:: Exercise directions ::
Take the material below and reproduce, word for word, only the lines from the line with "buffer[25]$_DFFE_PN0P_ | 6 |" through the line with "fin_crit_ns = 3.02".

:: Exercise inputs ::
### config.mk
export PLATFORM = sky130hd
export DESIGN_NAME = systolic_result_collector
export DESIGN_NICKNAME = d
export VERILOG_FILES = /design/src/rtl/systolic_result_collector.sv
export SDC_FILE = /design/constraint.sdc
export NUM_CORES = 1
export LEC_CHECK = 0
export BUFFER_PORTS_ARGS = -buffer_cell sky130_fd_sc_hd__buf_2
export CORE_MARGIN = 2
export CORE_UTILIZATION = 32
export CTS_BUF_LIST = sky130_fd_sc_hd__clkbuf_8 sky130_fd_sc_hd__clkbuf_16
export CTS_CLUSTER_SIZE = 16
export DETAILED_ROUTE_END_ITERATION = 12
export HOLD_SLACK_MARGIN = 0.05
export PLACE_DENSITY_LB_ADDON = 0.05
export RECOVER_POWER = 25
export SYNTH_ARGS = -nofsm -noshare
export SYNTH_HDL_FRONTEND = slang
export SYNTH_SLANG_ARGS = --single-unit
### constraint.sdc
create_clock -name clk -period 3.3 [get_ports clk]
set_clock_uncertainty 0.05 [all_clocks]
set_input_delay 0.66 -clock clk [delete_from_list [all_inputs] [get_ports clk]]
set_output_delay 0.66 -clock clk [all_outputs]
set_load 0.02 [all_outputs]
### src/rtl/systolic_result_collector.sv
// Collects skewed column results from a systolic array, requantises Q16.16 to Q8.8 and emits full rows.
// Optional RESULT_SAT_EN: saturate on requantisation instead of wrapping.
module systolic_result_collector #(
  parameter int N      = 4,
  parameter int ACC_W  = 32,
  parameter int DATA_W = 16,
  parameter int FRAC   = 8,
  parameter int DEPTH  = 4
) (
  input  logic                clk,
  input  logic                rst_n,
  input  logic [N-1:0]        in_valid,
  input  logic [N*ACC_W-1:0]  in_data,
  output logic                out_valid,
  input  logic                out_ready,
  output logic [N*DATA_W-1:0] out_data,
  output logic [15:0]         out_row_idx,
  output logic                overflow,
  input  logic                clr_ovf
);

  localparam int PW = (DEPTH > 1) ? $clog2(DEPTH) : 1;

`ifdef RESULT_SAT_EN
  localparam logic signed [ACC_W-1:0] SMAX =
    (ACC_W'(1) <<< (DATA_W - 1)) - ACC_W'(1);
  localparam logic signed [ACC_W-1:0] SMIN = -SMAX - ACC_W'(1);
`endif

  logic [PW-1:0]     wp [N];
  logic [PW-1:0]     rd;
  logic [N-1:0]      filled     [DEPTH];
  logic [N-1:0]      filled_nxt [DEPTH];
  logic [DATA_W-1:0] buffer [DEPTH][N];
  logic [N-1:0]      accept;
  logic [N-1:0]      drop;
  logic              pop;

  function automatic logic [DATA_W-1:0] conv(
    input logic [ACC_W-1:0] x
  );
    logic signed [ACC_W-1:0] sh;
    sh = $signed(x) >>> FRAC;
`ifdef RESULT_SAT_EN
    if (sh > SMAX)
      return {1'b0, {(DATA_W-1){1'b1}}};
    else if (sh < SMIN)
      return {1'b1, {(DATA_W-1){1'b0}}};
    else
      return DATA_W'(sh);
`else
    return DATA_W'(sh);
`endif
  endfunction

  assign out_valid = &filled[rd];
  assign pop       = out_valid && out_ready;

  always_comb begin
    out_data = '0;
    for (int j = 0; j < N; j++)
      out_data[j*DATA_W +: DATA_W] = buffer[rd][j];
  end

  // A pop frees slot rd before this cycle's captures are judged.
  always_comb begin
    accept     = '0;
    drop       = '0;
    filled_nxt = filled;
    if (pop)
      filled_nxt[rd] = '0;
    for (int j = 0; j < N; j++) begin
      accept[j] = in_valid[j] &&
        (!filled[wp[j]][j] || (pop && (wp[j] == rd)));
      drop[j]   = in_valid[j] && !accept[j];
      if (accept[j])
        filled_nxt[wp[j]][j] = 1'b1;
    end
  end

  always_ff @(posedge clk or negedge rst_n) begin
    if (!rst_n) begin
      rd          <= '0;
      out_row_idx <= '0;
      overflow    <= 1'b0;
      for (int j = 0; j < N; j++)
        wp[j] <= '0;
      for (int d = 0; d < DEPTH; d++) begin
        filled[d] <= '0;
        for (int j = 0; j < N; j++)
          buffer[d][j] <= '0;
      end
    end else begin
      filled <= filled_nxt;
      if (pop) begin
        rd          <= rd + 1'b1;
        out_row_idx <= out_row_idx + 16'd1;
      end
      for (int j = 0; j < N; j++) begin
        if (accept[j]) begin
          buffer[wp[j]][j] <= conv(in_data[j*ACC_W +: ACC_W]);
          wp[j]            <= wp[j] + 1'b1;
        end
      end
      if (|drop)
        overflow <= 1'b1;
      else if (clr_ovf)
        overflow <= 1'b0;
    end
  end

endmodule

==> flow_summary.toml, run 1 <==
[status]
status = "finished with violations"
violations = "max-capacitance violations, max-slew violations"

[cts]
clkTransAtPathRegs_ns = 0.06
htree_levels = 2
numCtsBuffers = 38
cts_tree = "done"
post_cts_buffers = 0
cts_sinks = 299
post_cts_resize_count = 0
clk_latency_ns = 0.54
ctsHoldBuffers = 0
cts_buffer_depth = 3
root_buffer = "clkbuf_16"

[die]
initial_core_util_pct = 32.5
core_area_mm2 = 0.0421
fp-row-count = 75
die-area_mm2 = 0.0445
die_h_um = 211
pin_count = 218
die_w_um = 211

[route]
drtAntennaViolNets = 0
drtIter0Drc = 395
viasPerCell = 4.94
vias = 8225
wl_per_cell_um = 20.7
drc = 0
routed_wl_um = 34400
drtPass1Iterations = 6

[logic_synthesis]
synth_cell_types = 41
synth_ff_type = "dfrtp_1"
syn-instance-count = 924
ys.warnings.count = 0
synth-seq-cells = 299
yosysSeqAreaShare_pct = 54.6
synth_edf_count = 0
synth_nets = 1081
async_flop_share_pct = 100
synth_area_mm2 = 0.0137
synth_area_per_cell_um2 = 14.8

[timing]
min_period_over_period_pct = 92.0
fin_crit_ns = 3.04
rsz0062_at_grt = "no"
maxSlewViolCount = 80
hold_viol = 0
fin_tns_setup_ns = 0
slew-limit-headroom_pct = -53.5
setup_viol_count_final = 0
worst_slew_pin_slew_ns = 2.30
fmaxAchievable_mhz = 329

[placed_design]
placed_area_mm2 = 0.0152
gp_congestion = 0.688
hpwl_um = 20800
io_buffers = 153

[power]
seqPwrFrac_pct = 34.2
total_power_mw = 19.0
p_leak_nw = 7.42
p_sw_mw = 6.74
p_per_area_mw_per_mm2 = 1150
power_frac_clock_pct = 23.0
combPwrFrac_pct = 42.9
peakVddDrop_mv = 0.404
internal_power_mw = 12.2
p_sw_share_pct = 35.6

[worst_setup_path]
worstSetupPathType = "flip-flop to primary output"
path_buf_inv = 2
cp_cell_sequence = "buf_4 > mux4_2 > buf_2"
critPathSlowestCell = "dfrtp_4"
cp_max_fo = 32
arrival_ns = 2.33
cp_slowest_stage_delay_ns = 0.60
cp.required_ns = 2.59
start_kind = "flip-flop"
cp_top_family = "buffers and inverters"
crit_path_end_kind = "primary output"

[final_layout]
area_growth_pct = 20.6
finalInstanceArea_mm2 = 0.0165
drive_gt1_share_pct = 47.4
fin_nets = 1254
fill_cells = 4059

[job]
maxCapViolCount = 1

[global_routing]
grt_pass1_wl_um = 54300
grt.total_usage_pct = 16.0
grt_max_degree = 83
grt_overflow_total = 0
grt_pass1_vias = 8887
antenna_found_initial = 5

[worst_hold_path]
hold_path.class = "primary input to flip-flop"
path summary, 6_finish.rpt:
path,startpoint,endpoint,slack [ns],cells after the start
setup / recovery,rd[1]$_DFFE_PN0N_,out_data[14],0.26,3
hold / removal,in_data[85],buffer[157]$_DFFE_PN0P_,0.34,2
setup reg to reg,rd[1]$_DFFE_PN0N_,buffer[22]$_DFFE_PN0P_,0.42,6
hold reg to reg,out_row_idx[15]$_DFFE_PN0N_,out_row_idx[15]$_DFFE_PN0N_,0.42,1
max in group asynchronous,rst_n,buffer[224]$_DFFE_PN0P_,1.04,2
min in group asynchronous,rst_n,buffer[204]$_DFFE_PN0P_,0.77,1
power groups by stage:
stage          combinational (mW)  clock [mW]  sequential (mW)
2_1_floorplan                6.20           0             6.16
3_3_place_gp                 8.25           0             6.54
3_5_place_dp                 8.34           0             6.53
4_1_cts                      8.34        4.55             6.50
5_1_grt                      8.85        4.69             6.74
6_report                     8.13        4.36             6.48
placed cells by master (no fill, tap or decap), types with 3 or more instances in the layout:
cell type / n
mux2i_1: 3
nor2_1: 3
clkbuf_8: 9
o2bb2ai_1: 64
nand4_1: 3
inv_1: 17
nor3_4: 3
o211ai_4: 4
o211ai_2: 8
dfrtp_1: 297
clkinv_2: 7
nand2_1: 116
xnor2_1: 20
mux2_2: 162
bufinv_16: 4
and3_1: 5
clkbuf_16: 41
buf_12: 5
buf_2: 152
o21ai_0: 5
and4_1: 3
mux2_4: 36
o21ai_1: 3
mux4_2: 65
buf_4: 28
ha_1: 21
nand3_1: 10
xor2_1: 8
state kept, by name (all words and copies together) (netlist names):
signal / flops
out_row_idx: 16
filled: 16
overflow: 1
wp: 8
buffer: 256
rd: 2
worst register-to-register path, cell delays in order (launching register included):
cell,delay [ns]
dfrtp_4,0.60
nand2_1,0.10
o22ai_1,0.34
a211o_1,0.35
nor3_4,0.15
o211ai_4,0.76
mux2_2,0.42
synth_stat cells (5+ instances only):
master     count  area [um2]
dfrtp_1      299        7480
mux2_2       162        1820
nand2_1      116         435
mux4_2        65        1460
o2bb2ai_1     64         561
mux2_4        36         541
clkbuf_1      29         109
ha_1          21         263
xnor2_1       20         175
inv_1         13        48.8
nand3_1       10        50.1
buf_1          9        33.8
o211ai_2       8         100
xor2_1         8        70.1
buf_6          6        67.6
and3_1         5        31.3
buf_2          5        25.0
o21ai_0        5        25.0
per-layer routing:
| layer | global-route usage (%) | wire length, um | up-vias |
|---|---|---|---|
| met3 | 4.46 | 1780 | 58 |
| met2 | 24.3 | 15700 | 139 |
| met5 | 0 | 48 | - |
| met1 | 22.6 | 16200 | 4252 |
| met4 | 4.32 | 692 | 8 |
| li1 | - | - | 3768 |
area by class of cell:
cell class / instances / area (um2) / share of cell area, %
timing repair buffer: 187 / 1080 / 6.53
sequential: 299 / 7490 / 45.3
antenna: 2 / 5.00 / 0.0303
clock inverter: 16 / 178 / 1.07
multi-input combinational: 558 / 5910 / 35.7
clock buffer: 50 / 1150 / 6.96
tap: 539 / 674 / 4.08
inverter: 13 / 48.8 / 0.295
per-stage QoR:
| step | worst slack (ns) | hold WS [ns] | utilization, % | cells |
|---|---|---|---|---|
| 3_3_place_gp | 0.397 | 0.406 | 36.1 | 1596 |
| 3_5_place_dp | 0.411 | 0.410 | 36.1 | 1596 |
| 2_1_floorplan | 0.478 | 0.314 | - | 924 |
| 4_1_cts | 0.180 | 0.0732 | 39.3 | 1662 |
| 6_report | 0.264 | 0.343 | 39.2 | 1664 |
| 5_1_grt | 0.160 | 0.317 | 39.2 | 1662 |
cells by family (layout without fill, tap and decap cells):
logic type	Yosys count	after routing	share of synthesized area, %
AOI/OAI and AO/OA	95	95	6.43
xor gates and xnor gates	28	28	1.79
adders and majority gates	21	21	1.92
buffers and inverters	67	266	2.33
DFF	299	299	54.6
muxes	266	266	28.2
other	0	2	0
and+or+nand+nor	148	148	4.79
No activity file was read; power rests on OpenSTA's default activity.
==> inputs of run 2 (changes only) <==
Settings changed: CTS_BUF_LIST sky130_fd_sc_hd__clkbuf_8 sky130_fd_sc_hd__clkbuf_16 to sky130_fd_sc_hd__clkbuf_2 sky130_fd_sc_hd__clkbuf_4 sky130_fd_sc_hd__clkbuf_8.
==> flow_summary.toml, run 2 (synthesized netlist as in run 1, its figures left out) <==
[status]
status = "finished with violations"
violations = "max-capacitance violations, max-slew violations"

[die]
initial_core_util_pct = 32.5
die-area_mm2 = 0.0445
core_area_mm2 = 0.0421
die_w_um = 211
fp-row-count = 75
die_h_um = 211
pin_count = 218

[placed_design]
hpwl_um = 20800
io_buffers = 153
dp_cells = 1596
gp_congestion = 0.688

[power]
p_leak_nw = 7.40
peakVddDrop_mv = 0.425
p_per_area_mw_per_mm2 = 1120

[route]
wl_met1_um = 16400
routed_wl_um = 34600
drtIter0Drc = 387
wl_per_cell_um = 20.4
wl_met3_um = 1900
highest_layer = "met5"
viasPerCell = 4.90
vias = 8331
drc = 0
drtAntennaViolNets = 0
route.met2.wl_um = 15600
drtPass1Iterations = 6

[global_routing]
grt.total_usage_pct = 16.1
grt_pass1_vias = 9018
grt_overflow_total = 0
grt_max_degree = 83
grt_pass1_wl_um = 54600
antenna_found_initial = 5

[cts]
post_cts_buffers = 0
cts_sinks = 299
clk_latency_ns = 0.63
numCtsBuffers = 55
root_buffer = "clkbuf_8"
clkTransAtPathRegs_ns = 0.06
cts_buffer_depth = 3
htree_levels = 2
post_cts_resize_count = 0
cts_tree = "done"

[worst_hold_path]
hold_path.class = "primary input to flip-flop"
worstHoldEndpoint = "buffer[230]$_DFFE_PN0P_"
hold_start = "in_data[46]"
hold_depth = 2

[final_layout]
utilization_pct = 38.9
regMostFlops = "buffer"
regArea_mm2 = 0.00749
layout_common_cells = "297 x dfrtp_1, 162 x mux2_2, 152 x buf_2"
multi_input_area_mm2 = 0.00591
largestRegisters = "buffer x256, filled x16, out_row_idx x16"
fin_nets = 1272
drive_gt1_share_pct = 49.3
final_cells = 1700
largest_reg_flops = 256
fill_cells = 4067
area_growth_pct = 19.7
final_common_cell = "dfrtp_1"

[worst_setup_path]
r2r_slack_ns = 0.41
arrival_ns = 2.41
worstSetupPathType = "flip-flop to primary output"
crit_path_end_kind = "primary output"
r2r-start = "rd[1]$_DFFE_PN0N_"
cp.required_ns = 2.59
cp_max_fo = 32
start_kind = "flip-flop"
ff2ff_path_depth = 6
setup.worst_path.start = "rd[1]$_DFFE_PN0N_"
r2r_end = "buffer[22]$_DFFE_PN0P_"

[timing]
min_period_over_period_pct = 94.4
rsz0062_at_grt = "no"
slew-limit-headroom_pct = -52.5
worst_slew_pin_slew_ns = 2.29
fin_crit_ns = 3.12
fin_tns_setup_ns = 0
fmaxAchievable_mhz = 321
setup_viol_count_final = 0
maxSlewViolCount = 81
hold_viol = 0

[job]
maxCapViolCount = 1
==> run 2: area by class of cell <==
class | instances | share of cell area (%)
repair buffers | 188 | 6.59
clock inverters | 8 | 0.244
multi-input cells | 558 | 36.0
diodes | 2 | 0.0305
well taps | 539 | 4.11
flip-flops and latches | 299 | 45.7
clock buffers | 93 | 7.08
inverters | 13 | 0.297
==> run 2: report_power, final <==
part	switching, mW	leakage [nW]	internal, mW
sequential	1.03	3.63	5.45
clock	1.60	0.651	2.20
combinational	4.11	3.12	4.03
total	6.74	7.40	11.7
==> run 2: per-stage QoR <==
| step | power (mW) | area (um2) | hold slack [ns] | worst slack [ns] |
|---|---|---|---|---|
| 6_report | 18.4 | 16400 | 0.255 | 0.183 |
| 5_1_grt | 19.7 | 16400 | 0.201 | 0.0527 |
| 4_1_cts | 18.8 | 16400 | 0.179 | 0.0647 |
| 3_5_place_dp | 14.9 | 15200 | 0.410 | 0.411 |
| 3_3_place_gp | 14.8 | 15200 | 0.406 | 0.397 |
| 2_1_floorplan | 12.4 | 13700 | 0.314 | 0.478 |
==> run 2: timing repair <==
item / CTS / global route
endpoints found under the hold margin: 76 / 0
endpoints found under the setup margin: 0 / 0
hold buffers: 1 / 0
==> run 2: per-layer routing <==
layer,up-vias,GRT usage [%]
met2,171,24.2
met3,67,4.85
met5,-,0
met1,4279,22.5
li1,3806,-
met4,8,4.49
==> run 2: worst max-delay path by stage <==
| stage | end | cells after the start |
|---|---|---|
| 2_1_floorplan | out_data[0] | 4 |
| 3_3_place_gp | buffer[150]$_DFFE_PN0P_ | 6 |
| 3_5_place_dp | buffer[25]$_DFFE_PN0P_ | 6 |
| 4_1_cts | out_data[14] | 3 |
| 5_1_grt | out_data[14] | 3 |
| 6_report | out_data[14] | 3 |
==> run 2: worst max-delay path: stages, from the launching register on <==
cell and delay, ns:
dfrtp_4 0.60, buf_4 0.56, mux4_2 0.43, buf_2 0.18
==> inputs of run 3 (changes only) <==
==> constraint.sdc (replaced) <==
create_clock -name clk -period 3.3 [get_ports clk]
set_clock_uncertainty 0.05 [all_clocks]
set_input_delay 0.33 -clock clk [delete_from_list [all_inputs] [get_ports clk]]
set_output_delay 0.33 -clock clk [all_outputs]
set_load 0.02 [all_outputs]
==> flow_summary.toml, run 3 (synthesized netlist as in run 1, its figures left out) <==
[status]
status = "finished with violations"
violations = "max-capacitance violations, max-slew violations"

[timing]
fin_crit_ns = 3.02
rsz0062_at_grt = "no"
holdWs_ns = 0.188
fmaxAchievable_mhz = 331
hold_viol = 0
setup_viol_count_final = 0
min_period_over_period_pct = 91.5
worst_slew_pin_slew_ns = 1.96
slew-limit-headroom_pct = -30.7
fin_tns_setup_ns = 0
maxSlewViolCount = 69

[route]
drtIter0Drc = 369
routed_wl_um = 35200
drtPass1Iterations = 4
drtAntennaViolNets = 0
wl_per_cell_um = 19.8
viasPerCell = 4.84
vias = 8585
drc = 0

[worst_setup_path]
r2r_slack_ns = 0.41
crit_path_end_kind = "primary output"
ff2ff_path_depth = 7
worstSetupPathType = "flip-flop to primary output"
r2r_end = "buffer[13]$_DFFE_PN0P_"
cp.required_ns = 2.92
cp_max_fo = 25
setup.worst_path.start = "rd[0]$_DFFE_PN0N_"
critPathCapture = "out_data[14]"
start_kind = "flip-flop"
r2r-start = "rd[0]$_DFFE_PN0N_"
arrival_ns = 2.64

[cts]
root_buffer = "clkbuf_8"
cts_tree = "done"
cts_sinks = 299
numCtsBuffers = 57
cts_buffer_depth = 3
htree_levels = 2
clk_latency_ns = 0.63
clkTransAtPathRegs_ns = 0.06

[die]
pin_count = 218
die_h_um = 211
die_w_um = 211
die-area_mm2 = 0.0445
fp-row-count = 75
initial_core_util_pct = 32.5
core_area_mm2 = 0.0421

[placed_design]
io_buffers = 153
hpwl_um = 21000
gp_congestion = 0.703

[global_routing]
grt_overflow_total = 0
grt.total_usage_pct = 16.4
grt_pass1_wl_um = 56100
antenna_found_initial = 3
grt_pass1_vias = 9437
grt_max_degree = 71

[final_layout]
fin_nets = 1347
drive_gt1_share_pct = 46.9
final_common_cell = "dfrtp_1"
fill_cells = 4021
layout_common_cells = "297 x dfrtp_1, 162 x mux2_2, 152 x buf_2"
largest_reg_flops = 256
area_growth_pct = 25.2
regMostFlops = "buffer"
largestRegisters = "buffer x256, filled x16, out_row_idx x16"
utilization_pct = 40.7

[worst_hold_path]
hold_path.class = "primary input to flip-flop"

[power]
p_leak_nw = 7.72
p_per_area_mw_per_mm2 = 1090
peakVddDrop_mv = 0.456

[job]
maxCapViolCount = 1
==> run 3: changes by cell type in the layout (fill, tap and decap cells not counted), sizes merged <==
cell         before  now
buf             185  190
clkinv            8    2
bufinv            0    1
clkbuf           95  102
dlygate4sd3       1   68
clkinvlp          0    1
==> run 3: power breakdown <==
| part | total [mW] | switching [mW] | internal [mW] | leakage (nW) |
|---|---|---|---|---|
| Combinational | 8.28 | 4.18 | 4.10 | 3.42 |
| Clock | 3.96 | 1.62 | 2.35 | 0.669 |
| Sequential | 6.44 | 0.993 | 5.45 | 3.63 |
==> run 3: metal layers <==
layer  routed length [um]  track usage, %  part of all wire, %
met1                16300            22.1                   46
met4                  803            4.81                  2.3
met5                   23               0                0.065
met3                 1840            4.53                  5.2
met2                16200            26.0                   46
==> run 3: worst min path at each step <==
stage          slack [ns]                         end  depth (start not counted)  startpoint
3_3_place_gp         0.31     buffer[197]$_DFFE_PN0P_                          1       rst_n
3_5_place_dp         0.30     buffer[204]$_DFFE_PN0P_                          1       rst_n
6_report             0.19  out_row_idx[1]$_DFFE_PN0N_                          6   out_ready
4_1_cts              0.11  out_row_idx[1]$_DFFE_PN0N_                          6   out_ready
2_1_floorplan       -0.02       buffer[0]$_DFFE_PN0P_                          0       rst_n
5_1_grt              0.18  out_row_idx[1]$_DFFE_PN0N_                          6   out_ready
==> run 3: per-stage QoR <==
stage	total power [mW]	area [um2]	setup WS, ns	cells
2_1_floorplan	12.4	13700	0.768	924
3_3_place_gp	14.8	15200	0.376	1602
3_5_place_dp	14.9	15200	0.366	1602
4_1_cts	19.1	17200	0.127	1773
5_1_grt	20.0	17200	0.0729	1774
6_report	18.7	17200	0.279	1775
==> run 3: final cells by class <==
type	instances	area, um2	area share, %
clock inverters	4	47.5	0.277
inverters	13	48.8	0.284
well taps	539	674	3.93
multi-input cells	558	5910	34.4
clock buffers	99	1210	7.03
flip-flops and latches	299	7490	43.6
repair buffers	261	1790	10.4
diodes	2	5.00	0.0292
==> run 3: what timing repair did <==
action / in CTS / in global routing
buffers inserted: 0 / 0
gates resized for setup: 2 / 0
hold buffers: 68 / 0
setup endpoints to repair: 23 / 0
hold endpoints to repair: 329 / 0
==> run 3: critical path, cell delays in order, from the launching register on <==
cell and delay (ns):
dfrtp_4 0.44, buf_6 0.35, buf_6 0.42, mux4_2 0.59, buf_2 0.18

:: Exercise result ::
| 3_5_place_dp | buffer[25]$_DFFE_PN0P_ | 6 |
| 4_1_cts | out_data[14] | 3 |
| 5_1_grt | out_data[14] | 3 |
| 6_report | out_data[14] | 3 |
==> run 2: worst max-delay path: stages, from the launching register on <==
cell and delay, ns:
dfrtp_4 0.60, buf_4 0.56, mux4_2 0.43, buf_2 0.18
==> inputs of run 3 (changes only) <==
==> constraint.sdc (replaced) <==
create_clock -name clk -period 3.3 [get_ports clk]
set_clock_uncertainty 0.05 [all_clocks]
set_input_delay 0.33 -clock clk [delete_from_list [all_inputs] [get_ports clk]]
set_output_delay 0.33 -clock clk [all_outputs]
set_load 0.02 [all_outputs]
==> flow_summary.toml, run 3 (synthesized netlist as in run 1, its figures left out) <==
[status]
status = "finished with violations"
violations = "max-capacitance violations, max-slew violations"

[timing]
fin_crit_ns = 3.02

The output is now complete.